Collected data entries
******************************
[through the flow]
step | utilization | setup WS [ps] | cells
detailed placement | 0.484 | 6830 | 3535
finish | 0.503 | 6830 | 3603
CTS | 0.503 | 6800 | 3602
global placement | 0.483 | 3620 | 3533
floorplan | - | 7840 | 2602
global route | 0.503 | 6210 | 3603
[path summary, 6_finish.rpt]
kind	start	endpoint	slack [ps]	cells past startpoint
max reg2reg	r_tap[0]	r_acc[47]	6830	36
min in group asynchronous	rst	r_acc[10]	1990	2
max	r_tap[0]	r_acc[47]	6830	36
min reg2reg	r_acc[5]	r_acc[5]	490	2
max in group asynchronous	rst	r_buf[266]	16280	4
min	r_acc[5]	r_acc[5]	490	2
--- config.mk ---
export PLATFORM = sky130hd
export DESIGN_NAME = sram_stream_reader
export DESIGN_NICKNAME = d
export VERILOG_FILES = /design/src/rtl/sram_stream_reader_pkg.sv /design/src/rtl/sram_stream_reader_sync_fifo.sv /design/src/rtl/sram_stream_reader.sv
export SDC_FILE = /design/constraint.sdc
export NUM_CORES = 1
export LEC_CHECK = 0
export CORE_ASPECT_RATIO = 1.25
export CORE_UTILIZATION = 50
export DETAILED_ROUTE_END_ITERATION = 7
export GPL_ROUTABILITY_DRIVEN = 0
export PLACE_DENSITY = 0.86
export SYNTH_ARGS = -nofsm -noshare
export SYNTH_HDL_FRONTEND = slang
export SYNTH_SLANG_ARGS = --single-unit
--- constraint.sdc ---
create_clock -name clk -period 3.02 [get_ports clk]
set_input_delay 0.604 -clock clk [delete_from_list [all_inputs] [get_ports clk]]
set_output_delay 0.604 -clock clk [all_outputs]
set_load 0.005 [all_outputs]
--- src/rtl/sram_stream_reader_pkg.sv ---
// Shared constants for the track-SRAM stream reader: SRAM geometry, bus
// polarities and the reader FSM encoding.
package sram_stream_reader_pkg;

    localparam int   SRAM_SIZE     = 8192;
    localparam int   SRAM_ADDR_W   = $clog2(SRAM_SIZE);
    localparam int   SRAM_DATA_W   = 8;
    localparam logic RAM_RW_READ   = 1'b1;
    localparam logic RAM_EN_ACTIVE = 1'b0;

    typedef enum logic [1:0] {
        ST_IDLE  = 2'd0,
        ST_RUN   = 2'd1,
        ST_DRAIN = 2'd2
    } state_e;

endpackage
===== src/rtl/ides4_align_pkg.sv =====
// Shared constants and types for the GW2A IDES4 primitive model and its
// training-word aligner.
package ides4_align_pkg;

  // Deserialised word width and the bit history needed to cover every offset.
  localparam int unsigned Ides4Width = 4;
  localparam int unsigned HistWidth  = 8;

  // Default training word and lock threshold.
  localparam logic [Ides4Width-1:0] TrainDefault     = 4'b1100;
  localparam int unsigned           LockCountDefault = 4;

  // Number of offsets that can be tried before giving up.
  localparam logic [1:0] MaxTries = 2'd3;

  typedef enum logic [2:0] {
    StManual,
    StCheck,
    StSettle,
    StLocked,
    StFail
  } align_state_e;

  // Bit offset advance; wraps 3 -> 0.
  function automatic logic [1:0] slip_next(input logic [1:0] s);
    return s + 2'd1;
  endfunction

endpackage


===== src/rtl/ides4_window.sv =====
// Bit history register and offset window mux. The window is taken from the
// history as it will look after this cycle's shift, so the parent can load it
// on the same edge that captures the last pair of a word.
module ides4_window
  import ides4_align_pkg::*;
(
  input  logic                  clk_i,
  input  logic                  rst_i,
  input  logic                  d0_i,
  input  logic                  d1_i,
  input  logic [1:0]            slip_i,
  output logic [Ides4Width-1:0] win_o
);

  logic [HistWidth-1:0] hist_q, hist_d;

  // Newest pair enters at the top; D1 is the later bit of the pair.
  always_comb begin
    hist_d = {d1_i, d0_i, hist_q[HistWidth-1:2]};
  end

  // History register, cleared by synchronous reset.
  always_ff @(posedge clk_i) begin
    if (rst_i) begin
      hist_q <= '0;
    end else begin
      hist_q <= hist_d;
    end
  end

  // Window select: Q[i] = hist_d[4 + i - s], i.e. s bits further into the past.
  always_comb begin
    win_o = hist_d[7:4];
    unique case (slip_i)
      2'd0: win_o = hist_d[7:4];
      2'd1: win_o = hist_d[6:3];
      2'd2: win_o = hist_d[5:2];
      2'd3: win_o = hist_d[4:1];
      default: win_o = hist_d[7:4];
    endcase
  end

endmodule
******************************
## Exercise
Only the lines above from the line with "detailed placement | 0.484 | 6830 | 3535" to the line with "[path summary, 6_finish.rpt]", those two lines included, should be reproduced exactly.

## Answer to this task
detailed placement | 0.484 | 6830 | 3535
finish | 0.503 | 6830 | 3603
CTS | 0.503 | 6800 | 3602
global placement | 0.483 | 3620 | 3533
floorplan | - | 7840 | 2602
global route | 0.503 | 6210 | 3603
[path summary, 6_finish.rpt]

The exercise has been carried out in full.